Teatro Comunale Città di Vicenza (Vicenza City Theatre) is a modern theatre structure consisting of a main hall, the “Sala Maggiore”, with 910 seats and a second one with 380 seats, and the so-called “Ridotto” (Small Hall). The structure was planned by the architect Gino Valle and inaugurated in December 2007. It is located in Vicenza, Italy, a city included in the World Heritage List UNESCO, not far away to Venice.

==History==
Until World War II, Vicenza had several theatres: first, Palladio's Renaissance masterpiece, the Teatro Olimpico; second, the Eretenio Theatre (built 1784); and lastly the Verdi Theatre (in 1887 inaugurated with this name, but already existing). During World War II these last two structures were destroyed by the Allies' air raid which took place on 2 April 1944.

After the war, construction of another theatre in Vicenza was arduous process: over 36 plans were contemplated, and it was not built and completed for 60 years. In the summer 1969 the citizens were asked to choose among the plans presented by the architects Carlo Scarpa, Franco Albini and Ignazio Gardella. After that, the procedures stopped until the next competition, which took place only in the spring 1978. Among the best plans were those proposed by the Brazilian Oscar Niemeyer and the Dalla Massara brothers. Even if the city council chose Ignazio Gardella's plan, this second attempt was vain too because of several problems on the one hand about the area, seen as unfit by the Ministerium, on the other hand about the building firm.

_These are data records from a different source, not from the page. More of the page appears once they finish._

Context: an optimization exercise on an open-source flow, tuned for small area, a short achievable clock period and few clock cycles per item. The choices shown serve that exercise and are no tape-out recipe.
Where RTL was checked, it was by simulation tests only, not by an equivalence proof against the original.

==> inputs of v4 <==
## lfo_tick
module lfo_tick (
    input  wire        clk,
    input  wire        rst,
    input  wire        cmd_valid,
    output wire        cmd_ready,
    input  wire [1:0]  cmd_op,
    input  wire [31:0] cmd_arg,
    input  wire [31:0] cmd_x0,
    input  wire [31:0] cmd_x1,
    output reg         res_valid,
    output reg  [31:0] res_y0,
    output reg  [31:0] res_y1,
    output reg  [31:0] res_mult,
    output reg  [31:0] res_sins,
    output reg  [31:0] res_phase
);
clock: 24.0 ns
lec_check: 0
abc_area: 1
cap_margin: 20
core_margin: 2
core_utilization: 30
slew_margin: 20
synth_memory_max_bits: 65536
standard.sh (not shown) runs the stock make flow with config.mk's settings and CLKGATE_MAP_FILE= SYNTH_SCRIPT=/design/flow/synth_recipe.tcl, a recipe that flattens the netlist after the stock synthesis.
==> flow/flow/run.sh <==
#!/bin/bash
set -euo pipefail
MARGIN=$(cat flow/margin.txt)
bash standard.sh SETUP_SLACK_MARGIN=$MARGIN finish > layout.log 2>&1
==> flow/flow/margin.txt <==
17
==> inputs of v24, as changes to v4 <==
--- a/flow/design.v
+++ b/flow/design.v
@@ -10,14 +10,33 @@
     wire [7:0]  eb  = {b[30:24], b[23] | ~bnz};
     assign swp = b[30:0] > a[30:0];
     wire [7:0]  dab = ea - eb;
     wire [7:0]  dba = eb - ea;
     wire [7:0]  d   = swp ? dba : dab;
     assign dd = (d > 8'd26) ? 5'd26 : d[4:0];
 endmodule
+module fadd_pre_r (
+    input  wire [31:0] a,
+    input  wire [30:0] pre,
+    input  wire        rnd,
+    input  wire        spec,
+    output wire        swp,      
+    output wire [4:0]  dd        
+);
+    wire        anz = |a[30:23];
+    wire [7:0]  ea  = {a[30:24], a[23] | ~anz};
+    assign swp = ~spec & (rnd ? (pre >= a[30:0]) : (pre > a[30:0]));
+    wire        c   = rnd & (&pre[22:0]);            
+    wire [7:0]  eb0 = {pre[30:24], pre[23] | ~(|pre[30:23])};
+    wire [7:0]  eb1 = pre[30:23] + 8'd1;
+    wire [7:0]  d0  = swp ? (eb0 - ea) : (ea - eb0);
+    wire [7:0]  d1  = swp ? (eb1 - ea) : (ea - eb1);
+    wire [7:0]  d   = c ? d1 : d0;
+    assign dd = (d > 8'd26) ? 5'd26 : d[4:0];
+endmodule
 module falign (
     input  wire [23:0] m,
     input  wire [4:0]  d,
     output wire [25:0] ar,
     output wire        st
 );
     assign ar = {m, 2'b00} >> d;
@@ -136,72 +155,58 @@
     mul24x24 u_m (.a(ma), .b(mb), .p(p));
     assign e0 = ea + eb - 11'sd127;
 endmodule
 module fmul_r (
     input  wire               s,
     input  wire [47:0]        p,
     input  wire signed [10:0] e0,
-    output wire [31:0]        y
+    output wire [31:0]        y,
+    output wire [30:0]        pre,     
+    output wire               rnd,
+    output wire               ovf
 );
-    wire [7:0]  e0l = e0[7:0];
-    wire [7:0]  e0h = e0[7:0] + 8'd1;
-    wire [23:0] mh  = p[47:24];
-    wire        rh  = p[23] & ((|p[22:0]) | mh[0]);
-    wire [30:0] nh  = {e0h, mh[22:0]} + {30'd0, rh};
-    wire [23:0] mlo = p[46:23];
-    wire        rl  = p[22] & ((|p[21:0]) | mlo[0]);
-    wire [30:0] nl  = {e0l, mlo[22:0]} + {30'd0, rl};
-    wire        ovh = (e0 >= 11'sd254);
-    wire        ovl = (e0 >= 11'sd255);
-    wire [4:0]  k   = (e0 < -11'sd25) ? 5'd26 : (5'd0 - e0[4:0]);
-    wire [25:0] wv  = p[47:22];
-    wire [25:0] ws  = wv >> k;
-    wire        sts = ws[0] | (|(wv & ~(26'h3FFFFFF << k))) | (|p[21:0]);
-    wire        rs  = ws[1] & (sts | ws[2]);
-    wire [30:0] ns  = {7'd0, ws[25:2]} + {30'd0, rs};
     wire        sb  = (e0 < 11'sd1);
-    assign y = sb ? {s, ns} :
-               p[47] ? (ovh ? {s, 8'hFF, 23'd0} : {s, nh}) :
-                       (ovl ? {s, 8'hFF, 23'd0} : {s, nl});
+    wire [4:0]  k   = (e0 < -11'sd26) ? 5'd27 : (5'd1 - e0[4:0]);
+    wire [4:0]  sh  = sb ? k : {4'd0, p[47]};
+    wire [26:0] wv  = p[47:21];
+    wire [26:0] ws  = wv >> sh;
+    wire        sts = ws[0] | (|(wv & ~(27'h7FFFFFF << sh))) | (|p[20:0]);
+    assign      rnd = ws[1] & (sts | ws[2]);
+    wire [7:0]  ef  = sb ? {7'd0, ws[25]} : (e0[7:0] + {7'd0, p[47]});
+    assign      pre = {ef, ws[24:2]};
+    wire [30:0] mag = pre + {30'd0, rnd};
+    assign      ovf = ~sb & ((e0 + {10'd0, p[47]}) >= 11'sd255);
+    assign y = ovf ? {s, 8'hFF, 23'd0} : {s, mag};
 endmodule
 module lfo_pfast (
     input  wire [31:0] a,
     input  wire [25:0] ar,
     input  wire        st,
     output wire [31:0] y,
     output wire [1:0]  k,
     output wire        ge,
     output wire        ovf
 );
     localparam [30:0] TWO_PI_M = 31'h40C90FDB;
     wire        anz = |a[30:23];
-    wire [23:0] ml  = {anz, a[22:0]};
     wire [7:0]  el  = {a[30:24], a[23] | ~anz};
-    wire [23:0] bi  = ar[25:2];
-    wire        g   = ar[1];
-    wire        r   = ar[0];
-    wire [25:0] s0  = {2'b00, ml} + {2'b00, bi};
-    wire [25:0] s1  = {2'b00, ml} + {2'b00, bi} + 26'd1;
-    wire [25:0] s2  = {2'b00, ml} + {2'b00, bi} + 26'd2;
+    wire [24:0] s0  = {1'b0, anz, a[22:0]} + {1'b0, ar[25:2]};
     wire        co  = s0[24];
-    wire        rnd0 = g & (r | st | s0[0]);
-    wire        rnd1 = s0[0] & (g | r | st | s0[1]);
-    wire [7:0]  el1 = el + 8'd1;
-    wire [7:0]  el2 = el + 8'd2;
-    wire [30:0] p00 = {s0[23] ? el : 8'd0, s0[22:0]};
-    wire [30:0] p01 = s1[24] ? {el1, 23'd0} : {s1[23] ? el : 8'd0, s1[22:0]};
-    wire [30:0] p10 = {el1, s0[23:1]};
-    wire [30:0] p11 = s2[25] ? {el2, 23'd0} : {el1, s2[23:1]};
-    wire [30:0] mag = co ? (rnd1 ? p11 : p10) : (rnd0 ? p01 : p00);
+    wire [23:0] mt  = co ? s0[24:1] : s0[23:0];
+    wire        g   = co ? s0[0] : ar[1];
+    wire        sk  = co ? (ar[1] | ar[0] | st) : (ar[0] | st);
+    wire [7:0]  ef  = co ? (el + 8'd1) : (mt[23] ? el : 8'd0);
+    wire [30:0] pre = {ef, mt[22:0]};
+    wire        rnd = g & (sk | mt[0]);
+    wire [30:0] mag = pre + {30'd0, rnd};
     assign ovf = (&mag[30:23]) | (co & (el == 8'd254));
     assign y   = ovf ? {a[31], 8'hFF, 23'd0} : {a[31], mag};
-    assign k   = co ? ((rnd1 & s2[25]) ? 2'd2 : 2'd1) : {1'b0, rnd0 & s1[24]};
-    wire ge0 = (p00 >= TWO_PI_M) | ((p00 == TWO_PI_M - 31'd1) & rnd0);
-    wire ge1 = (p10 >= TWO_PI_M) | ((p10 == TWO_PI_M - 31'd1) & rnd1);
-    assign ge  = ~a[31] & (ovf | (co ? ge1 : ge0));
+    wire        rc  = rnd & (&mt);
+    assign k   = {co & rc, co ^ rc};
+    assign ge  = ~a[31] & (ovf | (pre >= TWO_PI_M) | ((pre == TWO_PI_M - 31'd1) & rnd));
 endmodule
 module lfo_walign (
     input  wire [7:0]  e,
     output wire [25:0] ar,
     output wire        st
 );
     wire [7:0] d  = e - 8'd129;
@@ -1239,35 +1244,34 @@
     reg         pswp;      
     reg         pok;       
     wire [31:0] pf_y;
     wire [1:0]  pf_k;
     wire        pf_ge, pf_ovf;
     lfo_pfast u_pf (.a(phase), .ar(par), .st(pst_k), .y(pf_y), .k(pf_k), .ge(pf_ge), .ovf(pf_ovf));
     wire [27:0] pa_s;
-    wire [4:0]  pa_lz;
     wire [7:0]  pa_el;
     wire        pa_sg, pa_sub, pa_nan, pa_inf, pa_infs, pa_zs;
     lfo_pslow u_pa (.p(phase), .q(pinc), .ar(par), .st(pst_k), .pswp(pswp), .wrap(pst == P_WA),
-                    .s(pa_s), .lz(pa_lz), .el(pa_el), .sg(pa_sg), .sub(pa_sub), .nan(pa_nan),
+                    .s(pa_s), .lz(), .el(pa_el), .sg(pa_sg), .sub(pa_sub), .nan(pa_nan),
                     .inf(pa_inf), .infs(pa_infs), .zs(pa_zs));
     reg  [27:0] sv_s;
-    reg  [4:0]  sv_lz;
     reg  [7:0]  sv_el;
     reg         sv_sg, sv_sub, sv_nan, sv_inf, sv_infs, sv_zs;
     always @(posedge clk) begin
         sv_s    <= pa_s;
-        sv_lz   <= pa_lz;
         sv_el   <= pa_el;
         sv_sg   <= pa_sg;
         sv_sub  <= pa_sub;
         sv_nan  <= pa_nan;
         sv_inf  <= pa_inf;
         sv_infs <= pa_infs;
         sv_zs   <= pa_zs;
     end
+    wire [4:0]  sv_lz;
+    flzc27 u_plz (.s(sv_s[26:0]), .lz(sv_lz));
     wire [31:0] ps_y;
     fadd_y u_ps (.s(sv_s), .lz(sv_lz), .el(sv_el), .sg(sv_sg), .sub(sv_sub), .nan(sv_nan),
                  .inf(sv_inf), .infs(sv_infs), .zs(sv_zs), .y(ps_y));
     wire ps_ge = ~ps_y[31] & (ps_y[30:0] >= TWO_PI_M) & ~((&ps_y[30:23]) & (|ps_y[22:0]));
     wire [25:0] al_ar;
     wire        al_st, al_swp, al_ok;
     lfo_palign u_al (.p(phase), .q(pinc), .ar(al_ar), .st(al_st), .pswp(al_swp), .ok(al_ok));
@@ -1472,22 +1476,25 @@
         omg4 <= omg_w;
         x04  <= x03;
         x14  <= x13;
         s4   <= s3;
         r4   <= r3;
     end
     wire [31:0] gsr_w;
-    fmul_r u_gr (.s(gsg4), .p(gp4), .e0(ge04), .y(gsr_w));
+    wire [30:0] gs_pre;
+    wire        gs_rnd, gs_ovf;
+    fmul_r u_gr (.s(gsg4), .p(gp4), .e0(ge04), .y(gsr_w), .pre(gs_pre), .rnd(gs_rnd), .ovf(gs_ovf));
     wire [31:0] gs_w = gqn4 ? QNAN :
                        gin4 ? {gsg4, 8'hFF, 23'd0} :
                        gzr4 ? {gsg4, 31'd0} :
                        gsr_w;
     wire       mswp_w;
     wire [4:0] mdd_w;
-    fadd_pre u_mp (.a(omg4), .b(gs_w), .swp(mswp_w), .dd(mdd_w));
+    fadd_pre_r u_mp (.a(omg4), .pre(gs_pre), .rnd(gs_rnd), .spec(gqn4 | gin4 | gzr4 | gs_ovf),
+                     .swp(mswp_w), .dd(mdd_w));
     reg [31:0] gs5, omg5, ss5, x05, x15;
     reg        mswp5;
     reg [4:0]  mdd5;
     always @(posedge clk) begin
         gs5   <= gs_w;
         omg5  <= omg4;
         mswp5 <= mswp_w;
@@ -1583,16 +1590,16 @@
         y1zr8 <= x1zero7 | m_zero;
         m8    <= m7;
         ss8   <= ss7;
         s8    <= s7;
         r8    <= r7;
     end
     wire [31:0] y0r_w, y1r_w;
-    fmul_r u_y0r (.s(y0s8), .p(y0p8), .e0(y0e8), .y(y0r_w));
-    fmul_r u_y1r (.s(y1s8), .p(y1p8), .e0(y1e8), .y(y1r_w));
+    fmul_r u_y0r (.s(y0s8), .p(y0p8), .e0(y0e8), .y(y0r_w), .pre(), .rnd(), .ovf());
+    fmul_r u_y1r (.s(y1s8), .p(y1p8), .e0(y1e8), .y(y1r_w), .pre(), .rnd(), .ovf());
     always @(posedge clk) begin
         res_y0   <= y0qn8 ? QNAN : y0in8 ? {y0s8, 8'hFF, 23'd0} : y0zr8 ? {y0s8, 31'd0} : y0r_w;
         res_y1   <= y1qn8 ? QNAN : y1in8 ? {y1s8, 8'hFF, 23'd0} : y1zr8 ? {y1s8, 31'd0} : y1r_w;
         res_mult <= m8;
         res_sins <= ss8;
         case ({r8, s8})
             2'b00:   res_phase <= h7;
==> flow/flow/margin.txt (replaced) <==
17.7
==> inputs of v28, as changes to v4 <==
--- a/flow/design.v
+++ b/flow/design.v
@@ -138,70 +138,52 @@
 endmodule
 module fmul_r (
     input  wire               s,
     input  wire [47:0]        p,
     input  wire signed [10:0] e0,
     output wire [31:0]        y
 );
-    wire [7:0]  e0l = e0[7:0];
-    wire [7:0]  e0h = e0[7:0] + 8'd1;
-    wire [23:0] mh  = p[47:24];
-    wire        rh  = p[23] & ((|p[22:0]) | mh[0]);
-    wire [30:0] nh  = {e0h, mh[22:0]} + {30'd0, rh};
-    wire [23:0] mlo = p[46:23];
-    wire        rl  = p[22] & ((|p[21:0]) | mlo[0]);
-    wire [30:0] nl  = {e0l, mlo[22:0]} + {30'd0, rl};
-    wire        ovh = (e0 >= 11'sd254);
-    wire        ovl = (e0 >= 11'sd255);
-    wire [4:0]  k   = (e0 < -11'sd25) ? 5'd26 : (5'd0 - e0[4:0]);
-    wire [25:0] wv  = p[47:22];
-    wire [25:0] ws  = wv >> k;
-    wire        sts = ws[0] | (|(wv & ~(26'h3FFFFFF << k))) | (|p[21:0]);
-    wire        rs  = ws[1] & (sts | ws[2]);
-    wire [30:0] ns  = {7'd0, ws[25:2]} + {30'd0, rs};
     wire        sb  = (e0 < 11'sd1);
-    assign y = sb ? {s, ns} :
-               p[47] ? (ovh ? {s, 8'hFF, 23'd0} : {s, nh}) :
-                       (ovl ? {s, 8'hFF, 23'd0} : {s, nl});
+    wire [4:0]  k   = (e0 < -11'sd26) ? 5'd27 : (5'd1 - e0[4:0]);
+    wire [4:0]  sh  = sb ? k : {4'd0, p[47]};
+    wire [26:0] wv  = p[47:21];
+    wire [26:0] ws  = wv >> sh;
+    wire        sts = ws[0] | (|(wv & ~(27'h7FFFFFF << sh))) | (|p[20:0]);
+    wire        rnd = ws[1] & (sts | ws[2]);
+    wire [7:0]  ef  = sb ? {7'd0, ws[25]} : (e0[7:0] + {7'd0, p[47]});
+    wire [30:0] mag = {ef, ws[24:2]} + {30'd0, rnd};
+    wire        ovf = ~sb & ((e0 + {10'd0, p[47]}) >= 11'sd255);
+    assign y = ovf ? {s, 8'hFF, 23'd0} : {s, mag};
 endmodule
 module lfo_pfast (
     input  wire [31:0] a,
     input  wire [25:0] ar,
     input  wire        st,
     output wire [31:0] y,
     output wire [1:0]  k,
     output wire        ge,
     output wire        ovf
 );
     localparam [30:0] TWO_PI_M = 31'h40C90FDB;
     wire        anz = |a[30:23];
-    wire [23:0] ml  = {anz, a[22:0]};
     wire [7:0]  el  = {a[30:24], a[23] | ~anz};
-    wire [23:0] bi  = ar[25:2];
-    wire        g   = ar[1];
-    wire        r   = ar[0];
-    wire [25:0] s0  = {2'b00, ml} + {2'b00, bi};
-    wire [25:0] s1  = {2'b00, ml} + {2'b00, bi} + 26'd1;
-    wire [25:0] s2  = {2'b00, ml} + {2'b00, bi} + 26'd2;
+    wire [24:0] s0  = {1'b0, anz, a[22:0]} + {1'b0, ar[25:2]};
     wire        co  = s0[24];
-    wire        rnd0 = g & (r | st | s0[0]);
-    wire        rnd1 = s0[0] & (g | r | st | s0[1]);
-    wire [7:0]  el1 = el + 8'd1;
-    wire [7:0]  el2 = el + 8'd2;
-    wire [30:0] p00 = {s0[23] ? el : 8'd0, s0[22:0]};
-    wire [30:0] p01 = s1[24] ? {el1, 23'd0} : {s1[23] ? el : 8'd0, s1[22:0]};
-    wire [30:0] p10 = {el1, s0[23:1]};
-    wire [30:0] p11 = s2[25] ? {el2, 23'd0} : {el1, s2[23:1]};
-    wire [30:0] mag = co ? (rnd1 ? p11 : p10) : (rnd0 ? p01 : p00);
+    wire [23:0] mt  = co ? s0[24:1] : s0[23:0];
+    wire        g   = co ? s0[0] : ar[1];
+    wire        sk  = co ? (ar[1] | ar[0] | st) : (ar[0] | st);
+    wire [7:0]  ef  = co ? (el + 8'd1) : (mt[23] ? el : 8'd0);
+    wire [30:0] pre = {ef, mt[22:0]};
+    wire        rnd = g & (sk | mt[0]);
+    wire [30:0] mag = pre + {30'd0, rnd};
     assign ovf = (&mag[30:23]) | (co & (el == 8'd254));
     assign y   = ovf ? {a[31], 8'hFF, 23'd0} : {a[31], mag};
-    assign k   = co ? ((rnd1 & s2[25]) ? 2'd2 : 2'd1) : {1'b0, rnd0 & s1[24]};
-    wire ge0 = (p00 >= TWO_PI_M) | ((p00 == TWO_PI_M - 31'd1) & rnd0);
-    wire ge1 = (p10 >= TWO_PI_M) | ((p10 == TWO_PI_M - 31'd1) & rnd1);
-    assign ge  = ~a[31] & (ovf | (co ? ge1 : ge0));
+    wire        rc  = rnd & (&mt);
+    assign k   = {co & rc, co ^ rc};
+    assign ge  = ~a[31] & (ovf | (pre >= TWO_PI_M) | ((pre == TWO_PI_M - 31'd1) & rnd));
 endmodule
 module lfo_walign (
     input  wire [7:0]  e,
     output wire [25:0] ar,
     output wire        st
 );
     wire [7:0] d  = e - 8'd129;
@@ -1239,35 +1221,34 @@
     reg         pswp;      
     reg         pok;       
     wire [31:0] pf_y;
     wire [1:0]  pf_k;
     wire        pf_ge, pf_ovf;
     lfo_pfast u_pf (.a(phase), .ar(par), .st(pst_k), .y(pf_y), .k(pf_k), .ge(pf_ge), .ovf(pf_ovf));
     wire [27:0] pa_s;
-    wire [4:0]  pa_lz;
     wire [7:0]  pa_el;
     wire        pa_sg, pa_sub, pa_nan, pa_inf, pa_infs, pa_zs;
     lfo_pslow u_pa (.p(phase), .q(pinc), .ar(par), .st(pst_k), .pswp(pswp), .wrap(pst == P_WA),
-                    .s(pa_s), .lz(pa_lz), .el(pa_el), .sg(pa_sg), .sub(pa_sub), .nan(pa_nan),
+                    .s(pa_s), .lz(), .el(pa_el), .sg(pa_sg), .sub(pa_sub), .nan(pa_nan),
                     .inf(pa_inf), .infs(pa_infs), .zs(pa_zs));
     reg  [27:0] sv_s;
-    reg  [4:0]  sv_lz;
     reg  [7:0]  sv_el;
     reg         sv_sg, sv_sub, sv_nan, sv_inf, sv_infs, sv_zs;
     always @(posedge clk) begin
         sv_s    <= pa_s;
-        sv_lz   <= pa_lz;
         sv_el   <= pa_el;
         sv_sg   <= pa_sg;
         sv_sub  <= pa_sub;
         sv_nan  <= pa_nan;
         sv_inf  <= pa_inf;
         sv_infs <= pa_infs;
         sv_zs   <= pa_zs;
     end
+    wire [4:0]  sv_lz;
+    flzc27 u_plz (.s(sv_s[26:0]), .lz(sv_lz));
     wire [31:0] ps_y;
     fadd_y u_ps (.s(sv_s), .lz(sv_lz), .el(sv_el), .sg(sv_sg), .sub(sv_sub), .nan(sv_nan),
                  .inf(sv_inf), .infs(sv_infs), .zs(sv_zs), .y(ps_y));
     wire ps_ge = ~ps_y[31] & (ps_y[30:0] >= TWO_PI_M) & ~((&ps_y[30:23]) & (|ps_y[22:0]));
     wire [25:0] al_ar;
     wire        al_st, al_swp, al_ok;
     lfo_palign u_al (.p(phase), .q(pinc), .ar(al_ar), .st(al_st), .pswp(al_swp), .ok(al_ok));
==> flow/flow/margin.txt (replaced) <==
18
==> run summary <==
quantity	v28	v4	v24
Post-synthesis xor/xnor area fraction	7.52%	7.97%	7.57%
Area grow syn2layout	25.2%	13.2%	20.5%
Summed instance area of the synthesized netlist	0.143 mm^2	0.151 mm^2	0.145 mm^2
Non-clock buffer contribution to total cell area	8.83%	3.60%	6.50%
Number of ordinary inverters in the final layout	2925	3038	2998
Post-route worst setup slack	16.92 ns	16.96 ns	17.51 ns
Worst Setup SP	ge04[10]	ge04[6]	rdy
Layout cells sized above 1	18.6%	7.26%	14.8%
Setup Fix Bufs, Post-CTS	677	63	264
Multi-input gate area	0.0974 mm^2	0.0977 mm^2	0.0970 mm^2
All-Layer GR Usage	22.3%	21.9%	22.2%
Placed cell areas	0.153 mm^2	0.159 mm^2	0.154 mm^2
Nonclk buf count	1613	669	1160
Fraction of area in multi-input gates	54.3%	57.3%	55.5%
Result of the run	no timing/DRC/antenna violations	no timing/DRC/antenna violations	no timing/DRC/antenna violations
Multi-input gate count	13546	14765	13670
Hold WS	0.274 ns	0.288 ns	0.292 ns
Global Route met1 Usage	27.2%	27.5%	27.2%
Critical R2R Launch	ge04[10]	ge04[6]	m7[3]
Post-layout util	37.7%	34.0%	36.3%
Transition time at the pin with the least slew margin	1.18 ns	1.27 ns	1.21 ns
Tap cells	6375	6681	6425
Min cycle time layout	7.08 ns	7.04 ns	6.49 ns
Testbench counts of v28, summed over its fixed seeds: cycles 4,324, items 4,096.
No functional check of the RTL was part of v4 and v24.

## what the ideal ports hide
How much do the figures lean on ideal ports? The routed layouts below were timed once more, with nothing changed but the port constraints. Step 1 assumes that a clkbuf_16 drives the clock port and a buf_2 every other input. Step 2 times the ports against the registers' clock, not the clock port: input delays grow and output delays shrink by t, the midpoint of the rising clock arrivals with the driver on. a / b / c = ideal ports / drivers / drivers and shift; a / b = the first two.
run | t, ns | setup slack, ns | hold slack, ns | clock arrival spread, ns
v4 | 1.030 | 16.956 / 16.956 / 16.956 | 0.288 / 0.288 / 0.288 | 0.127 / 0.127
v24 | 1.020 | 17.508 / 17.403 / 17.531 | 0.292 / 0.292 / 0.292 | 0.136 / 0.136
v28 | 1.048 | 16.920 / 16.920 / 16.920 | 0.274 / 0.274 / 0.274 | 0.085 / 0.085
After both steps setup and hold are still met in every run listed.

Consequently, 1985 the area along viale Mazzini was evaluated as convenient for the purpose and 1987 Gino Valle's plan was chosen and approved by the city council. After that, once again all stopped. 2001 it was decided to finance the new theatre through the sale of the milk station, which brought to the city 26 million. A problem with the first building firm, which went bankrupt, delayed the works. They resumed in June 2005 with another construction company which finished them a month and a half early, on 9 November 2007. The Theater was inaugurated on 10 December 2007 with a great performance presented by Milly Carlucci and played by renowned actors such as Lina Sastri, Giorgio Albertazzi and Alessandro Gassman. The same way the Olympic Theatre Orchestra and a great number of superb artists were involved for the musical, opera and dance parts. 2007 the Vicenza City Theatre Foundation was established. It's managing the theatre until 2050. Charter members until 2012 were: Comune di Vicenza, Regione del Veneto, Confindustria Vicenza, Banca Popolare di Vicenza. First President was the mayor Hüllweck and since 15 June 2010 Flavio Albanese, architect and designer from Vicenza, has become the second one.